$ cat config.mk
export PLATFORM = sky130hd
export DESIGN_NAME = tcap_unit
export DESIGN_NICKNAME = d
export VERILOG_FILES = /design/src/rtl/tcap_pkg.sv /design/src/rtl/tcap_filter.sv /design/src/rtl/tcap_counter.sv /design/src/rtl/tcap_channel.sv /design/src/rtl/tcap_unit.sv
export SDC_FILE = /design/constraint.sdc
export NUM_CORES = 1
export LEC_CHECK = 0
export BUFFER_PORTS_ARGS = -buffer_cell sky130_fd_sc_hd__buf_2
export CAP_MARGIN = 5
export CORE_MARGIN = 2
export CORE_UTILIZATION = 35
export CTS_CLUSTER_DIAMETER = 150
export DETAILED_ROUTE_END_ITERATION = 12
export PLACE_DENSITY_LB_ADDON = 0.25
export SYNTH_ARGS = -nofsm -noshare
export SYNTH_HDL_FRONTEND = slang
export SYNTH_SLANG_ARGS = --single-unit
$ cat constraint.sdc
create_clock -name clk -period 1.7 [get_ports clk]
set_input_delay 0.51 -clock clk [delete_from_list [all_inputs] [get_ports clk]]
set_output_delay 0.51 -clock clk [all_outputs]
set_load 0.1 [all_outputs]
$ cat src/rtl/tcap_pkg.sv
package tcap_pkg;

  typedef enum logic [1:0] {
    EDGE_NONE = 2'b00,
    EDGE_RISE = 2'b01,
    EDGE_FALL = 2'b10,
    EDGE_BOTH = 2'b11
  } edge_sel_e;

  localparam int NUM_CH = 2;

  // true when an event matches the selection (bit0 rising, bit1 falling)
  function automatic logic edge_hit(input logic [1:0] sel, input logic rise, input logic fall);
    return (sel[0] & rise) | (sel[1] & fall);
  endfunction

  // swap rising and falling selection
  function automatic logic [1:0] mirror_sel(input logic [1:0] sel);
    return {sel[0], sel[1]};
  endfunction

endpackage

$ cat src/rtl/tcap_filter.sv
module tcap_filter #(
  parameter int FDIV_W = 2
) (
  input  logic              clk,
  input  logic              rst_n,
  input  logic              pin,
  input  logic              run,
  input  logic [FDIV_W-1:0] fdiv,
  output logic              rise_ev,
  output logic              fall_ev
);

  localparam int DCNT_W = (1 << FDIV_W) - 1;

  logic              sync_a, sync_b;
  logic              smp_q, hist_q, armed_q;
  logic [DCNT_W-1:0] dcnt_q;
  logic [DCNT_W-1:0] mask;
  logic              strobe, tracking, accept;

  // low bits of the divider that must be zero for a sampling strobe
  function automatic logic [DCNT_W-1:0] div_mask(input logic [FDIV_W-1:0] s);
    logic [DCNT_W-1:0] m;
    for (int i = 0; i < DCNT_W; i++) m[i] = (i < int'(s));
    return m;
  endfunction

  assign mask     = div_mask(fdiv);
  assign strobe   = ((dcnt_q & mask) == '0);
  // history is frozen low until the first start, then always follows the pin
  assign tracking = run | armed_q;
  assign accept   = (sync_b == smp_q) && (sync_b != hist_q);

  always_ff @(posedge clk) begin
    if (!rst_n) begin
      sync_a  <= 1'b0;
      sync_b  <= 1'b0;
      smp_q   <= 1'b0;
      hist_q  <= 1'b0;
      armed_q <= 1'b0;
      dcnt_q  <= '0;
      rise_ev <= 1'b0;
      fall_ev <= 1'b0;
    end else begin
      sync_a  <= pin;
      sync_b  <= sync_a;
      dcnt_q  <= dcnt_q + 1'b1;
      armed_q <= armed_q | run;
      rise_ev <= 1'b0;
      fall_ev <= 1'b0;
      if (strobe && tracking) begin
        smp_q <= sync_b;
        if (accept) begin
          hist_q  <= sync_b;
          rise_ev <= run & sync_b;
          fall_ev <= run & ~sync_b;
        end
      end
    end
  end

  // history only moves to a level seen by two consecutive samples
  a_r3_two_samples: assert property (@(posedge clk) disable iff (!rst_n)
    (hist_q != $past(hist_q)) |-> ($past(smp_q) == hist_q && $past(sync_b) == hist_q));

  // a reported rising edge leaves the history high
  a_r3_rise_level: assert property (@(posedge clk) disable iff (!rst_n)
    rise_ev |-> hist_q);

  // no edge is reported for a cycle in which the block was stopped
  a_r10_quiet_stopped: assert property (@(posedge clk) disable iff (!rst_n)
    !run |=> !(rise_ev || fall_ev));

endmodule

$ cat src/rtl/tcap_counter.sv
module tcap_counter #(
  parameter int CNT_W = 16
) (
  input  logic             clk,
  input  logic             rst_n,
  input  logic             run,
  input  logic             tick_clk,
  input  logic             pin_mode,
  input  logic             pin_step,
  output logic [CNT_W-1:0] cnt_q,
  output logic             tick_rise,
  output logic             tick_fall
);

  logic run_q, tick_q, start, step;

  function automatic logic [CNT_W-1:0] cnt_inc(input logic [CNT_W-1:0] v);
    return v + 1'b1;
  endfunction

  assign tick_rise = tick_clk & ~tick_q;
  assign tick_fall = ~tick_clk & tick_q;
  assign start     = run & ~run_q;
  assign step      = pin_mode ? pin_step : tick_rise;

  always_ff @(posedge clk) begin
    if (!rst_n) begin
      run_q  <= 1'b0;
      tick_q <= 1'b0;
      cnt_q  <= '0;
    end else begin
      run_q  <= run;
      tick_q <= tick_clk;
      if (start)             cnt_q <= '0;
      else if (run && step)  cnt_q <= cnt_inc(cnt_q);
    end
  end

  // counter holds while stopped
  a_r2_hold_stopped: assert property (@(posedge clk) disable iff (!rst_n)
    !run |=> (cnt_q == $past(cnt_q)));

  // start clears the counter
  a_r2_start_clears: assert property (@(posedge clk) disable iff (!rst_n)
    $rose(run) |=> (cnt_q == '0));

  // in pin mode the count clock alone does not move the counter
  a_r8_tick_ignored: assert property (@(posedge clk) disable iff (!rst_n)
    (run && run_q && pin_mode && !pin_step) |=> $stable(cnt_q));

endmodule

$ cat src/rtl/tcap_channel.sv
module tcap_channel
  import tcap_pkg::*;
#(
  parameter int CNT_W  = 16,
  parameter bit MIRROR = 1'b0
) (
  input  logic             clk,
  input  logic             rst_n,
  input  logic             run,
  input  logic             pin_mode,
  input  logic             cmp_mode,
  input  logic [1:0]       edge_sel,
  input  logic             rise_ev,
  input  logic             fall_ev,
  input  logic             tick_rise,
  input  logic             tick_fall,
  input  logic [CNT_W-1:0] cnt,
  input  logic             wr_en,
  input  logic [CNT_W-1:0] wr_data,
  output logic [CNT_W-1:0] cr_q,
  output logic             irq,
  output logic             match
);

  logic [1:0] sel;
  logic       trig, grab, pend_q, ipend_q;

  assign sel  = MIRROR ? mirror_sel(edge_sel) : edge_sel;
  assign trig = edge_hit(sel, rise_ev, fall_ev) & ~cmp_mode & ~pin_mode;
  assign grab = tick_fall & pend_q & ~cmp_mode & ~pin_mode;

  always_ff @(posedge clk) begin
    if (!rst_n) begin
      cr_q    <= '0;
      pend_q  <= 1'b0;
      ipend_q <= 1'b0;
      irq     <= 1'b0;
      match   <= 1'b0;
    end else begin
      irq   <= 1'b0;
      match <= 1'b0;
      if (!run) begin
        pend_q  <= 1'b0;
        ipend_q <= 1'b0;
      end else begin
        if (grab) pend_q <= 1'b0;
        if (trig) pend_q <= 1'b1;
        if (grab) ipend_q <= 1'b1;
        else if (tick_rise && ipend_q) begin
          ipend_q <= 1'b0;
          irq     <= 1'b1;
        end
        if (tick_rise && cmp_mode && (cnt == cr_q)) match <= 1'b1;
      end
      if (wr_en)             cr_q <= wr_data;
      else if (run && grab)  cr_q <= cnt;
    end
  end

  // interrupt is a single-clock pulse
  a_r6_irq_single: assert property (@(posedge clk) disable iff (!rst_n)
    irq |=> !irq);

  // interrupt only follows a count-clock rising half
  a_r6_irq_on_rise: assert property (@(posedge clk) disable iff (!rst_n)
    irq |-> $past(tick_rise));

  // without a write, the register only changes on a falling half
  a_r5_capture_on_fall: assert property (@(posedge clk) disable iff (!rst_n)
    (!wr_en && !tick_fall) |=> $stable(cr_q));

  // compare mode keeps the register unless software writes it
  a_r7_compare_holds: assert property (@(posedge clk) disable iff (!rst_n)
    (cmp_mode && !wr_en) |=> (cr_q == $past(cr_q)));

endmodule

$ cat src/rtl/tcap_unit.sv
module tcap_unit
  import tcap_pkg::*;
#(
  parameter int CNT_W  = 16,
  parameter int FDIV_W = 2
) (
  input  logic              clk,
  input  logic              rst_n,
  input  logic              run,
  input  logic              tick_clk,
  input  logic              cap_pin,
  input  logic              cfg_we,
  input  logic [1:0]        cfg_edge,
  input  logic [1:0]        cfg_cmp,
  input  logic              cfg_pincnt,
  input  logic [FDIV_W-1:0] cfg_fdiv,
  input  logic [1:0]        cr_we,
  input  logic [CNT_W-1:0]  cr_wdata,
  output logic [CNT_W-1:0]  cnt_val,
  output logic [CNT_W-1:0]  cr0_val,
  output logic [CNT_W-1:0]  cr1_val,
  output logic [1:0]        cap_irq,
  output logic [1:0]        cmp_match
);

  edge_sel_e         edge_q;
  logic [NUM_CH-1:0] cmp_q;
  logic              pincnt_q;
  logic [FDIV_W-1:0] fdiv_q;

  logic              rise_ev, fall_ev, tick_rise, tick_fall, pin_step;
  logic [CNT_W-1:0]  cr_arr [NUM_CH];

  // configuration is only accepted while stopped
  always_ff @(posedge clk) begin
    if (!rst_n) begin
      edge_q   <= EDGE_RISE;
      cmp_q    <= '0;
      pincnt_q <= 1'b0;
      fdiv_q   <= '0;
    end else if (cfg_we && !run) begin
      edge_q   <= edge_sel_e'(cfg_edge);
      cmp_q    <= cfg_cmp;
      pincnt_q <= cfg_pincnt;
      fdiv_q   <= cfg_fdiv;
    end
  end

  assign pin_step = pincnt_q & edge_hit(edge_q, rise_ev, fall_ev);

  tcap_filter #(.FDIV_W(FDIV_W)) u_filter (
    .clk     (clk),
    .rst_n   (rst_n),
    .pin     (cap_pin),
    .run     (run),
    .fdiv    (fdiv_q),
    .rise_ev (rise_ev),
    .fall_ev (fall_ev)
  );

  tcap_counter #(.CNT_W(CNT_W)) u_counter (
    .clk       (clk),
    .rst_n     (rst_n),
    .run       (run),
    .tick_clk  (tick_clk),
    .pin_mode  (pincnt_q),
    .pin_step  (pin_step),
    .cnt_q     (cnt_val),
    .tick_rise (tick_rise),
    .tick_fall (tick_fall)
  );

  for (genvar g = 0; g < NUM_CH; g++) begin : g_ch
    tcap_channel #(.CNT_W(CNT_W), .MIRROR(g == 1)) u_ch (
      .clk       (clk),
      .rst_n     (rst_n),
      .run       (run),
      .pin_mode  (pincnt_q),
      .cmp_mode  (cmp_q[g]),
      .edge_sel  (edge_q),
      .rise_ev   (rise_ev),
      .fall_ev   (fall_ev),
      .tick_rise (tick_rise),
      .tick_fall (tick_fall),
      .cnt       (cnt_val),
      .wr_en     (cr_we[g]),
      .wr_data   (cr_wdata),
      .cr_q      (cr_arr[g]),
      .irq       (cap_irq[g]),
      .match     (cmp_match[g])
    );
  end

  assign cr0_val = cr_arr[0];
  assign cr1_val = cr_arr[1];

  // configuration stays put across a cycle in which run is high
  a_r11_cfg_locked: assert property (@(posedge clk) disable iff (!rst_n)
    run |=> ($stable(edge_q) && $stable(cmp_q) && $stable(pincnt_q) && $stable(fdiv_q)));

  // pin counting suppresses every capture interrupt
  a_r8_no_irq_pin_mode: assert property (@(posedge clk) disable iff (!rst_n)
    ($past(pincnt_q) && pincnt_q) |-> (cap_irq == 2'b00));

endmodule

# == After elaboration in Yosys (flattened, before gate mapping) ==
# Cells that the tools add are included.
# word_totals
register_bits,75
input_bits,31
out_inout_bits,52
# classes
add_sub_neg,2
order_cmp,3
eq_ne,4
mux,17
bitwise_logic,33
reduce_logical,26
# ops
cell,n
$mux 16,4
$eq 16x16->1,2
$and 1x1->1,20
$add 16x1->16 const B,1
$mux 1,13
$logic_and 1x1->1,12
$reduce_bool 2->1,6
$not 1->1,9
$reduce_or 3->1,2
$lt 1x2->1 const A,2
$reduce_and 2->1,2
$add 3x1->3 const B,1
$and 3x3->3,1
$logic_not 3->1,1
$or 1x1->1,3
$reduce_and 3->1,1
$lt 2x2->1 const A,1
$reduce_or 2->1,1
$eq 1x1->1,1
$logic_not 1->1,1
$ne 1x1->1,1

# == Longest topological paths before layout ==
# Gate-level depths: netlist of run 1.
# logic_depth
depth_word,8
depth_mapped,6

# == Hierarchy ==
# A second synthesis of run 1 with hierarchy kept.
# hier_totals
cells_unflattened,415
hier_area_um2,3738.6
# by_module_without_submodules
module,n_inst,cells_each,area_per_inst_um2
tcap_channel,2,128,1097.3
tcap_counter,1,94,859.6
tcap_filter,1,32,374.1
tcap_unit,1,33,310.3

# == Worst setup path after synthesis of run 1 ==
# No wires, ideal clock.
# synth_path
path_kind,reg2reg
start,register u_counter.cnt_q[1]
end,register u_counter.cnt_q[6]
arrival_ps,2349
required_time_ps,1628
path_slack_ps,-721
stages_incl_launch_ff,6
n_path_buf,0
cell_sequence,dfxtp_1 ha_1 and3_1 o21ai_1 or4_2 a21oi_1
# synth_via
elab_chain_len,1
# synth_lines
item,line_no,text
start: declaration,tcap_counter.sv:10,"output logic [CNT_W-1:0] cnt_q,"
start signal: assignment,tcap_counter.sv:35,else if (run && step) cnt_q <= cnt_inc(cnt_q);
$add 16x1->16,tcap_counter.sv:18,return v + 1'b1;
# No other way between the ends.
# A chain may end at the register's enable or synchronous reset.

# == Worst setup path after layout of run 1 ==
# layout_path
start,register g_ch[1].u_ch.cr_q[15]
end,output cr1_val[15]
# layout_rtl
item,line_no,text
start: declaration,tcap_channel.sv:20,"output logic [CNT_W-1:0] cr_q,"
start signal: assignment,tcap_channel.sv:55,if (wr_en) cr_q <= wr_data;
start signal: assignment,tcap_channel.sv:56,else if (run && grab) cr_q <= cnt;
end: declaration,tcap_unit.sv:21,"output logic [CNT_W-1:0] cr1_val,"
# No word-level cell between the ends.

==> results of run 1 <==
[sequential cells by signal, summed over array words and instances (netlist names), 2 cells and up]
| signal | count |
|---|---|
| g_ch.u_ch.cr_q | 32 |
| u_counter.cnt_q | 16 |
| u_filter.dcnt_q | 3 |
| cmp_q | 2 |
| edge_q | 2 |
| fdiv_q | 2 |
| g_ch.u_ch.ipend_q | 2 |
| g_ch.u_ch.irq | 2 |
| g_ch.u_ch.match | 2 |
| g_ch.u_ch.pend_q | 2 |
[area by class of cell]
type / count / area, µm² / share of cell area (%)
multi-input combinational: 273 / 1900 / 40.6
sequential: 75 / 1570 / 33.6
timing repair buffer: 112 / 811 / 17.3
tap: 136 / 170 / 3.63
clock buffer: 10 / 128 / 2.72
inverter: 17 / 63.8 / 1.36
clock inverter: 6 / 40.0 / 0.854
[timing repair]
item	CTS	global route
resized for setup	23	15
endpoints found under the setup margin	23	18
hold endpoints to repair	0	0
setup buffers	0	3
pin swaps	0	0
[layer usage]
| metal | track usage, % | part of all wire, % | vias up |
|---|---|---|---|
| met3 | 5.21 | 5.1 | 9 |
| met4 | 4.79 | 1.4 | 0 |
| met2 | 30.0 | 48 | 93 |
| met5 | 0 | 0 | - |
| li1 | - | - | 1618 |
| met1 | 24.7 | 46 | 1563 |
[cells in the final DEF (no fill, tap or decap), drive strengths merged, types with 10 or more instances in the layout]
cell type  count
nor2          35
dfxtp         75
a21oi         15
nand2         32
o211a         16
clkbuf        23
a211oi        16
o211ai        21
mux2i         22
inv           18
buf           99
nor4          10
xor2          26
[worst max path at each step]
stage / from / endpoint / slack [ns] / cells after the start
after floorplan: u_counter.cnt_q[3]$_SDFFE_PP0P_ / u_counter.cnt_q[14]$_SDFFE_PP0P_ / -0.08 / 6
after global placement: tick_clk / u_counter.cnt_q[5]$_SDFFE_PP0P_ / -0.01 / 6
after detailed placement: tick_clk / u_counter.cnt_q[2]$_SDFFE_PP0P_ / -0.04 / 5
after CTS: g_ch[1].u_ch.cr_q[0]$_SDFFE_PN0P_ / cr1_val[0] / 0.005 / 1
after global routing: g_ch[1].u_ch.cr_q[1]$_SDFFE_PN0P_ / cr1_val[1] / 0.001 / 1
final: g_ch[1].u_ch.cr_q[15]$_SDFFE_PN0P_ / cr1_val[15] / 0.04 / 1
[power breakdown]
part | internal (mW) | switching [mW] | leakage (nW)
Clock | 0.531 | 0.700 | 0.0830
Combinational | 0.243 | 0.596 | 1.43
Sequential | 1.81 | 0.0687 | 0.632
[kinds of logic (layout without fill, tap and decap cells)]
| kind of cell | after synthesis | count (layout) |
|---|---|---|
| AOI/OAI and AO/OA | 98 | 98 |
| xor gates and xnor gates | 33 | 33 |
| adders and majority gates | 2 | 2 |
| buffers and inverters | 56 | 145 |
| DFF | 75 | 75 |
| muxes | 23 | 23 |
| and+or+nand+nor | 117 | 117 |
==> flow_metrics.tcl, run 1 <==
set metrics [dict create \
    fp.dieH_um 106 \
    min_to "u_filter.sync_a$_SDFF_PN0_" \
    synth_ff_type "dfxtp_1" \
    grt_pass1_wl_um 16300 \
    maxCapViolations 0 \
    holdWs_ns 0.366 \
    worstPathRequired_ns 1.19 \
    design_area_mm2 0.00469 \
    gp_congestion 0.876 \
    drt_iter0_drc 116 \
    critical-path-slowest-cell "buf_2" \
    ys_seq_area_share_pct 41.2 \
    yosysMostFrequentCell "dfxtp_1" \
    ir_drop_mv 0.457 \
    antenna_found_initial 0 \
    clock_latency_ns 0.36 \
    die_w_um 106 \
    max_freq_mhz 602 \
    hold_buffers 0 \
    postRouteAntennaNets 0 \
    fin_setup_tns_ns 0 \
    h-tree-depth 3 \
    status "finished, final reports clean" \
    r2r_start "u_counter.cnt_q[1]$_SDFFE_PP0P_" \
    setup_viol 0 \
    vias_per_cell 5.22 \
    num-fill-cells 978 \
    synth_nets 437 \
    synth_area_leaders "dfxtp_1, xor2_1, mux2i_1, o211a_1, o211ai_1" \
    cts_root_buf "clkbuf_8" \
    period_share_pct 97.7 \
    path_delay_family "buffers and inverters" \
    place_ws_ns -0.0394 \
    nets 521 \
    place_area_mm2 0.00441 \
    clock-sinks 75 \
    reg2reg_depth 6 \
    tightest_slew_ns 0.527 \
    cts_max_path_buffers 2 \
    hp-class "primary input to flop" \
    fin_worst_skew_ns 0.0157 \
    slowest_delay_ns 0.43 \
    worstPathArrival_ns 1.15 \
    path_buf_inv 1 \
    dp.cells 610 \
    p_per_area_mw_per_mm2 843 \
    num_vias 3283 \
    synth_edf_count 0 \
    grt.total_usage_pct 18.7 \
    synth_area_mm2 0.00364 \
    critical_path.cell_chain "buf_2" \
    finalWorstSetupSlack_ns 0.0393 \
    first_pass_iters 5 \
    rows 37 \
    yosys_register_bits 75 \
    core_mm2 0.0102 \
    synthTopCellsByCount "dfxtp_1, nor2_1, nand2_1, xor2_1, mux2i_1" \
    min_path_cells 2 \
    layout-drive-gt1-share_pct 34.5 \
    num_io_pins 83 \
    synth_cells 404 \
    path_clk_slew_ns 0.09 \
    cts_tree "yes" \
    synthSimpleGateAreaFrac_pct 16.0 \
    hp-start "cap_pin" \
    async_reset_ff_share_pct 0 \
    grt_max_degree 33 \
    instances_no_fill 629 \
    cts_buffers 9 \
    synth_xor_area_share_pct 7.94 \
    final_core_util_pct 45.8 \
    rr_endpoint "u_counter.cnt_q[8]$_SDFFE_PP0P_" \
    grt_pass1_vias 3107 \
    reg2reg_slack_ns 0.11 \
    rsz0062_at_grt "no" \
    n_antenna_cell 0 \
    synth_top_family_by_area "compound AO/OA/AOI/OAI gates" \
    synthMuxAreaShare_pct 6.36 \
    critPathLaunchType "flop" \
    wl_per_cell_um 16.3 \
    endpoint_kind "output pin" \
    initial_core_util_pct 35.6 \
    path_class "flop to output pin" \
    maxSlewViolCount 0 \
    wl_um 10300 \
    synth.top_cell.area_share_pct 41.2 \
    post-dp-hpwl_um 7680 \
    cp_max_fo 3 \
    max-slew-margin-rel_pct 64.5 \
    post-route-min-period_ns 1.66 \
    yosysWarningCount 0 \
    syn2layout_area_growth_pct 28.8 \
    place.port_buffers 82 \
    ys_types 48 \
    hold_viol_final 0 \
    drc_errors 0 \
    power_mw 3.95 \
    die_area_mm2 0.0112 \
    synth-compound-area-share_pct 20.7 \
    synth_adder_area_share_pct 0.687 \
    syn_area_per_cell_um2 9.02 \
    p_leak_nw 2.14 \
    yosys.area.top_type "dfxtp_1" \
    grt_overflow 0 \
]
No activity file was read; power rests on OpenSTA's default activity.
==> inputs of run 2 (changes only) <==
--- a/config.mk
+++ b/config.mk
@@ -9,6 +9,7 @@
 export CAP_MARGIN = 5
 export CORE_MARGIN = 2
 export CORE_UTILIZATION = 35
+export CTS_BUF_LIST = sky130_fd_sc_hd__clkbuf_2
 export CTS_CLUSTER_DIAMETER = 150
 export DETAILED_ROUTE_END_ITERATION = 12
 export PLACE_DENSITY_LB_ADDON = 0.25
==> constraint.sdc (replaced) <==
create_clock -name clk -period 1.7 [get_ports clk]
set_input_delay 0.34 -clock clk [delete_from_list [all_inputs] [get_ports clk]]
set_output_delay 0.34 -clock clk [all_outputs]
set_load 0.1 [all_outputs]
==> flow_metrics.tcl, run 2 (same netlist as run 1, synthesis figures left out) <==
set metrics [dict create \
    status "finished, final reports clean" \
    path_delay_family "simple AND/OR/NAND/NOR gates" \
    fin_setup_tns_ns 0 \
    path_buf_inv 0 \
    critical-path-slowest-cell "or4_2" \
    syn2layout_area_growth_pct 30.4 \
    worstPathArrival_ns 2.12 \
    tightest_slew_ns 0.524 \
    cp_num_cells 5 \
    critPathLaunchType "flop" \
    p_leak_nw 2.15 \
    vias_per_cell 5.21 \
    critical_path.cell_chain "ha_4 > and3_1 > o21ai_2 > or4_2 > a21oi_1" \
    ir_drop_mv 0.466 \
    clock-sinks 75 \
    path_class "flop to flop" \
    post-dp-hpwl_um 7600 \
    rr_endpoint "u_counter.cnt_q[6]$_SDFFE_PP0P_" \
    hp-class "primary input to flop" \
    rows 37 \
    fp.dieH_um 106 \
    die_area_mm2 0.0112 \
    period_share_pct 97.5 \
    rsz0062_at_grt "yes" \
    layout_common_cells "buf_4, dfxtp_1, nor2_1" \
    final_core_util_pct 46.4 \
    grt_pass1_wl_um 16600 \
    worstPathRequired_ns 2.16 \
    p_per_area_mw_per_mm2 851 \
    path_clk_slew_ns 0.19 \
    cts_buffers 9 \
    die_w_um 106 \
    mostFrequentLayoutCell "buf_4" \
    endpoint_kind "flop" \
    largest_register_ff_count 32 \
    cts_root_buf "clkbuf_2" \
    wl_um 10600 \
    initial_core_util_pct 35.6 \
    setup_viol 0 \
    wl_per_cell_um 16.8 \
    max_freq_mhz 603 \
    drt_iter0_drc 158 \
    maxSlewViolCount 0 \
    postRouteAntennaNets 0 \
    r2r_start "u_counter.cnt_q[1]$_SDFFE_PP0P_" \
    gp_congestion 0.834 \
    regMostFlops "g_ch.u_ch.cr_q" \
    drc_errors 0 \
    grt_overflow 0 \
    crit_start "u_counter.cnt_q[1]$_SDFFE_PP0P_" \
    grt_max_degree 33 \
    holdWs_ns 0.0348 \
    worstSetupEndpoint "u_counter.cnt_q[6]$_SDFFE_PP0P_" \
    antenna_found_initial 0 \
    slowest_delay_ns 0.56 \
    grt_pass1_vias 3135 \
    place.port_buffers 82 \
    layout-drive-gt1-share_pct 33.5 \
    max-slew-margin-rel_pct 64.7 \
    n_antenna_cell 0 \
    top_regs "g_ch.u_ch.cr_q x32, u_counter.cnt_q x16, u_filter.dcnt_q x3" \
    post-route-min-period_ns 1.66 \
    reg2reg_depth 5 \
    h-tree-depth 3 \
    maxCapViolations 0 \
    num_io_pins 83 \
    cts_max_path_buffers 2 \
    cp_max_fo 8 \
    num_vias 3269 \
    nets 521 \
    first_pass_iters 4 \
    hold_viol_final 0 \
    clock_latency_ns 0.55 \
    cts_tree "yes" \
    fin_worst_skew_ns 0.0452 \
    reg2reg_slack_ns 0.04 \
    grt.total_usage_pct 19.0 \
    core_mm2 0.0102 \
]
## run 2: timing repair
action	in CTS	in global routing
hold buffers	4	2
buffers inserted	0	5
gates resized for setup	50	22
endpoints found under the setup margin	48	26
endpoints found under the hold margin	4	2
pin swaps	0	1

◇ ◇ ◇ ◇ ◇ ◇ ◇

Return exactly what appears above, from the first line of the entries to the line with "export VERILOG_FILES = /design/src/rtl/tcap_pkg.sv", inclusive.

$ cat config.mk
export PLATFORM = sky130hd
export DESIGN_NAME = tcap_unit
export DESIGN_NICKNAME = d
export VERILOG_FILES = /design/src/rtl/tcap_pkg.sv /design/src/rtl/tcap_filter.sv /design/src/rtl/tcap_counter.sv /design/src/rtl/tcap_channel.sv /design/src/rtl/tcap_unit.sv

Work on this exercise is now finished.